LOS ESCARDADORES DE VILLALMANZO

Las hierbas, como todos sabemos, son plantas anuales de finos tallos. Y decimos que las hay buenas y malas según nos sean aprovechables o no. Pero como el refrán asegura que la mala hierba nunca muere, ha traído y trae de cabeza a agricultores y hortelanos. Crece espontáneamente y absorbe los nutrientes de la tierra, restándolos a las “hierbas” buenas: cereales, hortalizas y otras. Los campesinos deben eliminarlas. Y como las ciencias avanzan que es una barbaridad, ya desde mitad del s.
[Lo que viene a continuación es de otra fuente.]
$ cat src/rtl/pirq_pkg.sv
package pirq_pkg;
  localparam int DATA_W = 8;
  localparam int ADDR_W = 2;
  localparam int NUM_SRC = 3;

  localparam logic [ADDR_W-1:0] ADR_DIV = 2'd0;
  localparam logic [ADDR_W-1:0] ADR_ENA = 2'd1;
  localparam logic [ADDR_W-1:0] ADR_FLG = 2'd2;

  localparam logic [2:0] BASE_32K = 3'b010;

  // event source order inside the flag vector (flag bit = 4 + index)
  typedef enum logic [1:0] {
    SRC_UPD = 2'd0,
    SRC_ALM = 2'd1,
    SRC_PER = 2'd2
  } src_e;

  // stored enable vector: [0] square wave, [1] update, [2] alarm, [3] periodic
  localparam int ENA_SQW = 0;

  function automatic logic base_holds(input logic [2:0] b);
    return b[2:1] == 2'b11;
  endfunction
endpackage

$ cat src/rtl/pirq_rate_dec.sv
module pirq_rate_dec #(
  parameter int CNT_W = 15
) (
  input  logic [3:0]       code,
  output logic             active,
  output logic [CNT_W-1:0] period_mask,
  output logic [CNT_W-1:0] half_tap
);
  int expo;

  always_comb begin
    if (code == 4'd1)      expo = 7;
    else if (code == 4'd2) expo = 8;
    else if (code == 4'd0) expo = 0;
    else                   expo = int'(code) - 1;
    active = (code != 4'd0);
    for (int i = 0; i < CNT_W; i++) begin
      period_mask[i] = active && (i < expo);
      half_tap[i]    = active && (i == expo - 1);
    end
  end
endmodule

$ cat src/rtl/pirq_prescaler.sv
module pirq_prescaler #(
  parameter int CNT_W = 15
) (
  input  logic             clk,
  input  logic             rst_n,
  input  logic             tick,
  input  logic             run,
  input  logic             hold_clr,
  output logic [CNT_W-1:0] count
);
  always_ff @(posedge clk or negedge rst_n) begin
    if (!rst_n)           count <= '0;
    else if (hold_clr)    count <= '0;
    else if (run && tick) count <= count + 1'b1;
  end
endmodule

$ cat src/rtl/pirq_flags.sv
module pirq_flags #(
  parameter int N = 3
) (
  input  logic         clk,
  input  logic         rst_n,
  input  logic [N-1:0] evt,
  input  logic         rd_clr,
  output logic [N-1:0] flg
);
  for (genvar g = 0; g < N; g++) begin : g_flag
    always_ff @(posedge clk or negedge rst_n) begin
      if (!rst_n)      flg[g] <= 1'b0;
      else if (rd_clr) flg[g] <= evt[g];
      else if (evt[g]) flg[g] <= 1'b1;
    end
  end
endmodule

$ cat src/rtl/pirq_gen.sv
module pirq_gen
  import pirq_pkg::*;
#(
  parameter int CNT_W = 15
) (
  input  logic              clk,
  input  logic              rst_n,
  input  logic              tick_32k,
  input  logic              alarm_match,
  input  logic              update_ended,
  input  logic              bus_sel,
  input  logic              bus_wr,
  input  logic              bus_rd,
  input  logic [ADDR_W-1:0] bus_addr,
  input  logic [DATA_W-1:0] bus_wdata,
  output logic [DATA_W-1:0] bus_rdata,
  output logic              irq,
  output logic              sqw
);
  logic [6:0]         div_q;
  logic [3:0]         en_q;
  logic [NUM_SRC-1:0] flg;
  logic [NUM_SRC-1:0] evt;
  logic [CNT_W-1:0]   cnt;
  logic [CNT_W-1:0]   pmask;
  logic [CNT_W-1:0]   tap;
  logic               rate_on;
  logic               run;
  logic               hold;
  logic               pev;
  logic               wr_div;
  logic               wr_ena;
  logic               rd_flg;
  logic               irq_sum;

  assign wr_div = bus_sel && bus_wr && (bus_addr == ADR_DIV);
  assign wr_ena = bus_sel && bus_wr && (bus_addr == ADR_ENA);
  assign rd_flg = bus_sel && bus_rd && (bus_addr == ADR_FLG);

  always_ff @(posedge clk or negedge rst_n) begin
    if (!rst_n) begin
      div_q <= '0;
      en_q  <= '0;
    end else begin
      if (wr_div) div_q <= bus_wdata[6:0];
      if (wr_ena) en_q  <= bus_wdata[6:3];
    end
  end

  assign run  = (div_q[6:4] == BASE_32K);
  assign hold = base_holds(div_q[6:4]);

  pirq_prescaler #(.CNT_W(CNT_W)) u_pre (
    .clk      (clk),
    .rst_n    (rst_n),
    .tick     (tick_32k),
    .run      (run),
    .hold_clr (hold),
    .count    (cnt)
  );

  pirq_rate_dec #(.CNT_W(CNT_W)) u_dec (
    .code        (div_q[3:0]),
    .active      (rate_on),
    .period_mask (pmask),
    .half_tap    (tap)
  );

  // event on the pulse that wraps the selected low bits of the count
  assign pev = tick_32k && run && rate_on && ((cnt & pmask) == pmask);

  always_comb begin
    evt          = '0;
    evt[SRC_UPD] = update_ended;
    evt[SRC_ALM] = alarm_match;
    evt[SRC_PER] = pev;
  end

  pirq_flags #(.N(NUM_SRC)) u_flg (
    .clk    (clk),
    .rst_n  (rst_n),
    .evt    (evt),
    .rd_clr (rd_flg),
    .flg    (flg)
  );

  assign irq_sum = |(flg & en_q[3:1]);
  assign irq     = irq_sum;
  assign sqw     = en_q[ENA_SQW] && rate_on && (|(cnt & tap));

  always_comb begin
    bus_rdata = '0;
    if (bus_sel && bus_rd) begin
      case (bus_addr)
        ADR_DIV: bus_rdata = {1'b0, div_q};
        ADR_ENA: bus_rdata = {1'b0, en_q, 3'b000};
        ADR_FLG: bus_rdata = {irq_sum, flg, 4'b0000};
        default: bus_rdata = '0;
      endcase
    end
  end
endmodule

$ cat config.mk
export PLATFORM = sky130hd
export DESIGN_NAME = pirq_gen
export DESIGN_NICKNAME = d
export VERILOG_FILES = /design/src/rtl/pirq_pkg.sv /design/src/rtl/pirq_rate_dec.sv /design/src/rtl/pirq_prescaler.sv /design/src/rtl/pirq_flags.sv /design/src/rtl/pirq_gen.sv
export SDC_FILE = /design/constraint.sdc
export NUM_CORES = 1
export LEC_CHECK = 0
export ABC_AREA = 1
export BUFFER_PORTS_ARGS = -buffer_cell sky130_fd_sc_hd__buf_2
export CORE_MARGIN = 4
export CORE_UTILIZATION = 45
export CTS_CLUSTER_SIZE = 28
export DETAILED_ROUTE_END_ITERATION = 10
export PLACE_DENSITY_LB_ADDON = 0.1
export SYNTH_ARGS = -nofsm -noshare
export SYNTH_HDL_FRONTEND = slang
export SYNTH_HIERARCHICAL = 1
export SYNTH_SLANG_ARGS = --single-unit
$ cat constraint.sdc
create_clock -name clk -period 5.7 [get_ports clk]
set_clock_uncertainty 0.1 [all_clocks]
set_input_delay 0.285 -clock clk [delete_from_list [all_inputs] [get_ports clk]]
set_output_delay 0.285 -clock clk [all_outputs]
set_load 0.05 [all_outputs]
==> impl_metrics.yaml <==
hold_path:
  min_to: "u_flg/flg[1]$_DFFE_PN0P_"
  hold_depth: 3
  hp-start: "alarm_match"
  hold_path.class: "primary input to register"
worst_setup_path:
  critPathTopFamily: "simple AND/OR/NAND/NOR gates"
  crit_fanout: 11
  cp-end-kind: "output port"
  cp_common_cell: "nand2_1"
  cp.buffers_inverters: 2
  r2r-start: "div_q[3]$_DFFE_PN0P_"
  reg2reg_to: "u_flg/flg[2]$_DFFE_PN0P_"
  path_class: "register to output port"
  cp.required_ns: 5.32
  slowest_stage: "nor2_2"
  cp_cell_sequence: "nor2_2 > nand2_1 > ha_1 > nor2_1 > nand2_1 > nor2_1 > nand2_1 > inv_1 > nand2_1 > nor2_1 > nand2_1 > nand2_1 > nor2_1 > nand2_1 > nor2_1 > nor2_1 > buf_2"
  slowest_delay_ns: 0.56
  startpoint_type: "register"
  crit_cells: 17
  worst-endpoint-arrival_ns: 2.99
  reg2regPathDepth: 12
  rrSetupSlack_ns: 3.53
clock_network:
  clk_transition_reported_paths_ns: 0.07
  tritoncts_num_sinks: 29
  cts.hold.buffers_added: 1
  cts_buffers: 5
  cts_tree: "yes"
  cts.path.max_buffers: 2
  ctsResizeCount: 0
  htreeDepth: 2
  insertion_delay_ns: 0.28
  post_cts_buffers: 0
  cts_root_buffer: "clkbuf_8"
outcome:
  status: "finished, final reports clean"
cells_and_area:
  nNetsFinal: 478
  fillers: 603
  area_delta_synth_final_pct: 11.6
  fin_cells: 525
  post-route-util_pct: 51.6
  antenna_cells: 0
  drive_gt1_share_pct: 17.7
synthesis:
  ys_seq_area_share_pct: 28.5
  synth_compound_area_share_pct: 7.02
  syn_area_sq_mm: 0.00255
  syn_area_per_cell_sq_um: 6.09
  yosysMostFrequentCell: "nand2_1"
  synthMuxAreaShare_pct: 0
  ys_top_cells_by_area: "dfrtp_1, nand2_1, inv_1, nor2_1, ha_1"
  ys_ff_latch: 29
  synth_fa_ha_area_share_pct: 3.93
  synth_area_leader_cell: "dfrtp_1"
  synth_edf_count: 0
  synth_top_cell_area_share_pct: 28.5
  async_flop_share_pct: 100
  yosys_most_used_dff: "dfrtp_1"
  synth-simple-area-share_pct: 46.8
  synth_cells: 418
  synthXorXnorAreaFrac_pct: 0.344
  ys_top_cells_by_count: "nand2_1, inv_1, nor2_1, dfrtp_1, nand3_1"
  yosys.cell_types.count: 29
  synth_top_family_by_area: "simple AND/OR/NAND/NOR gates"
  ys_warn_count: 6
power_and_ir_drop:
  swShare_pct: 41.3
  finalPower_w: 0.000730
  p_clk_share_pct: 25.8
  switchingPower_w: 0.000302
  seqPwrFrac_pct: 35.6
  p_leak_nw: 1.58
  p_comb_share_pct: 38.6
  p_int_w: 0.000429
  powerDensity_mw_per_mm2: 257
  irDropWorstVdd_mv: 0.205
sta:
  hold_ws_ns: 0.0958
  hold_viol: 0
  finalSetupViolCount: 0
  drv_slew: 0
  finalCriticalPeriod_ns: 3.38
  rsz0062_at_grt: "no"
  fmax_ghz: 0.296
  slew-limit-headroom_pct: 55.9
  tns_ns: 0
  period_share_pct: 59.3
  tightest_slew_ns: 0.661
floorplan:
  num_io_pins: 28
  core-area_sq_mm: 0.00551
  rows: 27
  die_area_sq_mm: 0.00693
  start_util_pct: 46.3
  dieWidth_um: 83.2
  fp.dieH_um: 83.2
global_routing:
  gr-usage-all-layers_pct: 17.4
  grt_pass1_wl_um: 10000
  first_global_vias: 2286
  antenna_found_initial: 0
  grt-ovfl-total: 0
  grt_max_degree: 30
flow_run:
  maxCapViolations: 0
drt:
  drt-total-wl_um: 5620
  ant_nets: 0
  routedWlPerCell_um: 10.7
  routed_via_density: 4.60
  vias: 2415
  drtIter0Drc: 151
  drcViolationCount: 0
  first_pass_iters: 6
place:
  dp.cells: 516
  dp_hpwl_um: 4460
  gp_congestion: 0.895
  io_buffer_count: 26
[through the flow]
step | area [sq um] | setup WS, ns
floorplan | 2580 | 2.89
global placement | 2730 | 2.64
detailed placement | 2730 | 2.60
CTS | 2840 | 2.30
global route | 2840 | 2.02
finish | 2840 | 2.32
[power groups by stage]
stage | logic (W) | registers, W | clock network [W]
finish | 0.000282 | 0.000260 | 0.000188
global route | 0.000325 | 0.000266 | 0.000204
CTS | 0.000284 | 0.000261 | 0.000192
detailed placement | 0.000282 | 0.000265 | 0
global placement | 0.000279 | 0.000264 | 0
floorplan | 0.000237 | 0.000256 | 0
[layer usage]
metal  GRT usage [%]  wire length [um]
met3            3.17               177
met1            23.7              2780
met2            28.3              2590
met5               0                 0
met4            4.90                82
[flip-flops by register name, summed over array words and instances, names as in the netlist]
signal / count
u_flg/flg: 3
u_pre/count: 15
div_q: 7
en_q: 4
[kinds of logic (layout without fill, tap and decap cells)]
| logic type | after synthesis | after routing |
|---|---|---|
| AOI/OAI and AO/OA | 29 | 29 |
| xor gates and xnor gates | 1 | 1 |
| adders and majority gates | 8 | 8 |
| buffers and inverters | 80 | 107 |
| DFF | 29 | 29 |
| other | 2 | 10 |
| and+or+nand+nor | 269 | 269 |
[cell type report]
class | instances | area, sq um | share of cell area [%]
Clock inverter | 1 | 5.00 | 0.176
Multi-Input combinational cell | 317 | 1520 | 53.3
Sequential cell | 29 | 726 | 25.5
Timing Repair Buffer | 27 | 140 | 4.93
Clock buffer | 7 | 96.3 | 3.39
Tap cell | 72 | 90.1 | 3.17
Inverter | 72 | 270 | 9.50
[how the worst max path moves through the flow]
| stage | startpoint | end | slack [ns] |
|---|---|---|---|
| final | div_q[3]$_DFFE_PN0P_ | sqw | 2.32 |
| after global routing | div_q[3]$_DFFE_PN0P_ | sqw | 2.02 |
| after CTS | div_q[3]$_DFFE_PN0P_ | sqw | 2.30 |
| after detailed placement | div_q[3]$_DFFE_PN0P_ | sqw | 2.60 |
| after global placement | div_q[3]$_DFFE_PN0P_ | sqw | 2.64 |
| after floorplan | div_q[3]$_DFFE_PN0P_ | sqw | 2.89 |
[placed cells by master, fill, tap and decap left out, types with 2 or more instances in the layout]
| cell type | instances |
|---|---|
| o21ai_1 | 5 |
| o21ai_2 | 7 |
| nand2_1 | 157 |
| inv_2 | 7 |
| clkbuf_8 | 7 |
| ha_1 | 8 |
| inv_1 | 64 |
| o21ai_0 | 8 |
| nor2_2 | 8 |
| nor2_1 | 60 |
| nor3_2 | 2 |
| conb_1 | 10 |
| nand2_2 | 8 |
| nor2_4 | 4 |
| buf_2 | 26 |
| nand3_2 | 6 |
| a21oi_1 | 7 |
| nand2_4 | 2 |
| dfrtp_1 | 29 |
| nand3_1 | 18 |
[tightest hold or removal path: cells and delay by family]
kind / cells / cell delay, ns
buffers and inverters: 2 / 0.10
AND/OR/NAND/NOR: 1 / 0.05
(Power assumes the default switching activity.)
XX, tenemos remedios más o menos eficaces para combatirlas: los herbicidas, con sus inconvenientes. 

Recordemos cómo las quitaban antiguamente y hasta mitad del siglo pasado. Los escardadores se dedicaban por oficio o eventualmente a arrancar esas plantas dañinas, en primavera para los cultivos de cereales. Con una azadilla con el astil (mango) a la altura del escardador, iban cavando y arrancando las malas hierbas. Las cuadrillas eran numerosas en campos extensos (de hasta 104 en Setenil, Cádiz) llevando cada uno una anchura de 80 cm. 
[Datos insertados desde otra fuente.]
### config.mk
export PLATFORM = sky130hd
export DESIGN_NAME = gpio_bank_irq
export DESIGN_NICKNAME = d
export VERILOG_FILES = /design/src/rtl/gpio_bank_pkg.sv /design/src/rtl/gpio_pin_sync.sv /design/src/rtl/gpio_irq_bank.sv /design/src/rtl/gpio_bank_irq.sv
export SDC_FILE = /design/constraint.sdc
export NUM_CORES = 1
export LEC_CHECK = 0
export ABC_AREA = 1
export BUFFER_PORTS_ARGS = -buffer_cell sky130_fd_sc_hd__clkbuf_2
export CORE_ASPECT_RATIO = 0.8
export CORE_MARGIN = 1.5
export CORE_UTILIZATION = 52
export DETAILED_ROUTE_END_ITERATION = 6
export PLACE_DENSITY_LB_ADDON = 0.25
export SLEW_MARGIN = 0
export SYNTH_ARGS = -nofsm -noshare
export SYNTH_HDL_FRONTEND = slang
export SYNTH_SLANG_ARGS = --single-unit
### constraint.sdc
create_clock -name clk -period 2.54 [get_ports clk]
set_input_delay 0.762 -clock clk [delete_from_list [all_inputs] [get_ports clk]]
set_output_delay 0.762 -clock clk [all_outputs]
set_load 0.05 [all_outputs]
### src/rtl/gpio_bank_pkg.sv
package gpio_bank_pkg;

    localparam logic [31:0] OFF_BANK_EN  = 32'h00;
    localparam logic [31:0] OFF_DIR      = 32'h10;
    localparam logic [31:0] OFF_OUT      = 32'h14;
    localparam logic [31:0] OFF_OUT_SET  = 32'h18;
    localparam logic [31:0] OFF_OUT_CLR  = 32'h1C;
    localparam logic [31:0] OFF_IN       = 32'h20;
    localparam logic [31:0] OFF_RISE_SET = 32'h24;
    localparam logic [31:0] OFF_RISE_CLR = 32'h28;
    localparam logic [31:0] OFF_FALL_SET = 32'h2C;
    localparam logic [31:0] OFF_FALL_CLR = 32'h30;
    localparam logic [31:0] OFF_STAT     = 32'h34;

    typedef enum logic [3:0] {
        REG_NONE,
        REG_BANK_EN,
        REG_DIR,
        REG_OUT,
        REG_OUT_SET,
        REG_OUT_CLR,
        REG_IN,
        REG_RISE_SET,
        REG_RISE_CLR,
        REG_FALL_SET,
        REG_FALL_CLR,
        REG_STAT
    } reg_sel_e;

    function automatic reg_sel_e decode_offset(input logic [31:0] off);
        case (off)
            OFF_BANK_EN:  return REG_BANK_EN;
            OFF_DIR:      return REG_DIR;
            OFF_OUT:      return REG_OUT;
            OFF_OUT_SET:  return REG_OUT_SET;
            OFF_OUT_CLR:  return REG_OUT_CLR;
            OFF_IN:       return REG_IN;
            OFF_RISE_SET: return REG_RISE_SET;
            OFF_RISE_CLR: return REG_RISE_CLR;
            OFF_FALL_SET: return REG_FALL_SET;
            OFF_FALL_CLR: return REG_FALL_CLR;
            OFF_STAT:     return REG_STAT;
            default:      return REG_NONE;
        endcase
    endfunction

endpackage

### src/rtl/gpio_pin_sync.sv
// Two-flop synchronizer per pin plus a delayed copy for edge detection.
module gpio_pin_sync #(
    parameter int WIDTH = 32
) (
    input  logic             clk,
    input  logic             rst_n,
    input  logic [WIDTH-1:0] pin_i,
    output logic [WIDTH-1:0] level_o,
    output logic [WIDTH-1:0] rise_o,
    output logic [WIDTH-1:0] fall_o
);

    typedef struct packed {
        logic [WIDTH-1:0] meta;
        logic [WIDTH-1:0] level;
        logic [WIDTH-1:0] prev;
    } sync_t;

    sync_t s_d, s_q;

    always_comb begin
        s_d.meta  = pin_i;
        s_d.level = s_q.meta;
        s_d.prev  = s_q.level;
    end

    always_ff @(posedge clk or negedge rst_n) begin
        if (!rst_n) begin
            s_q <= '0;
        end else begin
            s_q <= s_d;
        end
    end

    assign level_o = s_q.level;
    assign rise_o  = s_q.level & ~s_q.prev;
    assign fall_o  = ~s_q.level & s_q.prev;

endmodule

### src/rtl/gpio_irq_bank.sv
// Sticky edge status for one bank and its level interrupt.
module gpio_irq_bank #(
    parameter int BANK_W = 16
) (
    input  logic              clk,
    input  logic              rst_n,
    input  logic [BANK_W-1:0] hit_i,
    input  logic [BANK_W-1:0] clr_i,
    input  logic              en_i,
    output logic [BANK_W-1:0] stat_o,
    output logic              irq_o
);

    typedef struct packed {
        logic [BANK_W-1:0] stat;
    } bank_t;

    bank_t b_d, b_q;

    always_comb begin
        // a fresh edge overrides a clear aimed at the same bit
        b_d.stat = (b_q.stat & ~clr_i) | hit_i;
    end

    always_ff @(posedge clk or negedge rst_n) begin
        if (!rst_n) begin
            b_q <= '0;
        end else begin
            b_q <= b_d;
        end
    end

    assign stat_o = b_q.stat;
    assign irq_o  = en_i & (|b_q.stat);

endmodule

### src/rtl/gpio_bank_irq.sv
module gpio_bank_irq
    import gpio_bank_pkg::*;
#(
    parameter int NUM_PINS = 32,
    parameter int BANK_W   = 16,
    parameter int ADDR_W   = 8
) (
    input  logic                       clk,
    input  logic                       rst_n,
    input  logic                       host_sel,
    input  logic                       host_wr,
    input  logic [ADDR_W-1:0]          host_addr,
    input  logic [NUM_PINS-1:0]        host_wdata,
    output logic [NUM_PINS-1:0]        host_rdata,
    input  logic [NUM_PINS-1:0]        pin_i,
    output logic [NUM_PINS-1:0]        pin_o,
    output logic [NUM_PINS-1:0]        pin_oe,
    output logic [NUM_PINS/BANK_W-1:0] irq_o
);

    localparam int NUM_BANKS = NUM_PINS / BANK_W;

    typedef struct packed {
        logic [NUM_PINS-1:0]  dir;
        logic [NUM_PINS-1:0]  out;
        logic [NUM_PINS-1:0]  rise_en;
        logic [NUM_PINS-1:0]  fall_en;
        logic [NUM_BANKS-1:0] bank_en;
    } ctrl_t;

    ctrl_t               st_d, st_q;
    reg_sel_e            rsel;
    logic                wr_en;
    logic [NUM_PINS-1:0] lvl, rise, fall, hits, stat_clr, stat_all;

    gpio_pin_sync #(.WIDTH(NUM_PINS)) u_sync (
        .clk     (clk),
        .rst_n   (rst_n),
        .pin_i   (pin_i),
        .level_o (lvl),
        .rise_o  (rise),
        .fall_o  (fall)
    );

    always_comb begin
        rsel     = decode_offset(32'(host_addr));
        wr_en    = host_sel && host_wr;
        hits     = (rise & st_q.rise_en) | (fall & st_q.fall_en);
        stat_clr = (wr_en && rsel == REG_STAT) ? host_wdata : '0;
        st_d     = st_q;
        if (wr_en) begin
            case (rsel)
                REG_BANK_EN:  st_d.bank_en = host_wdata[NUM_BANKS-1:0];
                REG_DIR:      st_d.dir     = host_wdata;
                REG_OUT:      st_d.out     = host_wdata;
                REG_OUT_SET:  st_d.out     = st_q.out | host_wdata;
                REG_OUT_CLR:  st_d.out     = st_q.out & ~host_wdata;
                REG_RISE_SET: st_d.rise_en = st_q.rise_en | host_wdata;
                REG_RISE_CLR: st_d.rise_en = st_q.rise_en & ~host_wdata;
                REG_FALL_SET: st_d.fall_en = st_q.fall_en | host_wdata;
                REG_FALL_CLR: st_d.fall_en = st_q.fall_en & ~host_wdata;
                default:      ;
            endcase
        end
    end

    always_ff @(posedge clk or negedge rst_n) begin
        if (!rst_n) begin
            st_q.dir     <= '1;
            st_q.out     <= '0;
            st_q.rise_en <= '0;
            st_q.fall_en <= '0;
            st_q.bank_en <= '0;
        end else begin
            st_q <= st_d;
        end
    end

    for (genvar b = 0; b < NUM_BANKS; b++) begin : g_bank
        gpio_irq_bank #(.BANK_W(BANK_W)) u_bank (
            .clk    (clk),
            .rst_n  (rst_n),
            .hit_i  (hits[b*BANK_W +: BANK_W]),
            .clr_i  (stat_clr[b*BANK_W +: BANK_W]),
            .en_i   (st_q.bank_en[b]),
            .stat_o (stat_all[b*BANK_W +: BANK_W]),
            .irq_o  (irq_o[b])
        );
    end

    always_comb begin
        case (rsel)
            REG_BANK_EN:                 host_rdata = NUM_PINS'(st_q.bank_en);
            REG_DIR:                     host_rdata = st_q.dir;
            REG_OUT, REG_OUT_SET,
            REG_OUT_CLR:                 host_rdata = st_q.out;
            REG_IN:                      host_rdata = lvl;
            REG_RISE_SET, REG_RISE_CLR:  host_rdata = st_q.rise_en;
            REG_FALL_SET, REG_FALL_CLR:  host_rdata = st_q.fall_en;
            REG_STAT:                    host_rdata = stat_all;
            default:                     host_rdata = '0;
        endcase
    end

    assign pin_o  = st_q.out;
    assign pin_oe = ~st_q.dir;

endmodule

==> impl_metrics.csv, run 1 <==
group,metric,value,unit
critical_path,critPathRequiredTime,1.78,ns
placed_design,placed_area,0.0141,sq mm
clocking,cts_max_path_buffers,3,
yosys,synthArstFlopShare,1.00,
route,drtIter0Drc,1147,
floorplan,dieArea,0.0232,sq mm
finish,drive_gt1_frac,0.314,
power,power_frac_clock,0.431,
route,wl,35800,microns
yosys,netlist_top_cells_area,"dfrtp_1 (49%), nand2_1 (8.8%), dfstp_2 (7.2%)",
yosys,synth_top_area_frac,0.487,
power,netSwitchingFraction,0.259,
power,switchingPower,2.48,mW
finish,finalNetCount,1642,
finish,fin_area,0.0161,sq mm
route,first_pass_iters,5,
finish,area_growth,38.5,%
yosys,yosysWarningCount,0,
floorplan,die_y,137,microns
yosys,yosys.area.top_type,"dfrtp_1",
outcome,violations,"setup timing",
timing,hold_violations,0,
yosys,synthDistinctLibCells,27,
worst_hold_path,min_path_type,"in -> async",
yosys,synth_area,0.0116,sq mm
finish,nFillCells,1530,
yosys,synth_seq_cells,258,
yosys,synth_nets,1441,
grt,grt_pass1_vias,10400,
finish,antennaDiodeCount,0,
power,total_power,9.58,mW
timing,whs,0.141,ns
critical_path,start_kind,"input pin",
grt,grt_antenna_before_repair,0,
grt,grt_max_degree,61,
timing,finalCritPeriodShare,1.26,
power,p_leak,7.57,nW
clocking,htreeDepth,1,
placed_design,dp_hpwl,22500,microns
route,vias,10600,
clocking,ctsRootBufferMaster,"clkbuf_16",
timing,setup_ws,-0.652,ns
placed_design,port_buffers,173,
grt,track_usage,0.303,
floorplan,coreArea,0.0217,sq mm
critical_path,end_kind,"output pin",
timing,worstMarginPinSlew,0.464,ns
yosys,seq_area_frac_synth,0.559,
timing,setup_viol,32,
power,p_per_area,596,mW/mm^2
timing,slew_headroom,0.690,
route,wirelength_met1,15100,microns
outcome,status,"complete, but fails checks",
clocking,cts_tree,"built",
yosys,synth-edff-count,0,
power,combPwrFrac,0.102,
yosys,avgSynthCellArea,8.51,sq um
route,drc,0,
clocking,clk_pin_slew_worst_paths,0.06,ns
power,ir_worst_vdd,0.522,mV
yosys,syn_inst,1365,
clocking,cts-buffers-inserted,27,
finish,finalNonFillerCells,1886,
route,ant_nets,0,
clocking,holdBufCountCts,0,
placed_design,dp.cells,1814,
route,wl_per_cell,19.0,microns
floorplan,die_w,170,microns
clocking,clock-sinks,258,
timing,finClkSkew,0.0179,ns
floorplan,rows,48,
floorplan,initial_utilization,0.534,
critical_path,arrival,2.43,ns
critical_path,cp_max_fo,16,
timing,fmax,313,MHz
route,routed_via_density,5.63,
power,p_seq_frac,0.468,
floorplan,io_pins,174,
timing,period_needed,3.19,ns
power,intPower,7.10,mW
timing,rsz0062_at_grt,"true",
clocking,clk_latency,0.55,ns
placed_design,gp_congestion,0.864,
grt,grt_pass1_wl,54600,microns
critical_path,setup.worst_path.class,"in -> out",
yosys,synth-main-ff-cell,"dfrtp_1",
grt,grt_overflow,0,
route,wl_met2,16900,microns
job,maxCapViolCount,0,
route,dr.max_layer_used,"met4",
timing,finalMaxSlewViolations,0,
route,dr_wl_met3,2900,microns
## metal layers
metal,vias up,track usage
li1,4820,-
met1,5177,0.418
met2,538,0.488
met3,79,0.0549
met4,0,0.102
met5,-,0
En Villalmanzo, hasta los años 60, las cuadrillas eran familiares de: padres, hijos y jóvenes jornaleros. Iban por todo el día a los campos, cantando y contando cuentos. Cuando trigos, cebadas, centenos… apenas si alcanzaban unos centímetros, había que distinguirlos de: cardos, ballicos, gramas, cizañas y otras hierbas malas. No había que demorarse para que no pasara como en la parábola de la cizaña. Si la faena se hacía un poco profunda era escavanar, (escavañar en Villalmanzo), sachar o sallar en pueblos vecinos. Para los cardos utilizaban un palo con una horquilla en el extremo y una hoz. Para las ortigas, a falta de guantes, usaban calcetines gruesos de lana. Mi madre, siendo joven, iba con su hermanito y éste lo pisoteaba todo, dejando el campo como si hubiera pasado el caballo de Atila. Pero reconocía que en la recolección lo escardado por el niño estaba mucho mejor. 

Vaya este recuerdo a los escardadores, “escavañadores” de Villalmanzo que con sus esfuerzos en las rigurosas primaveras logaron “buenas” cosechas.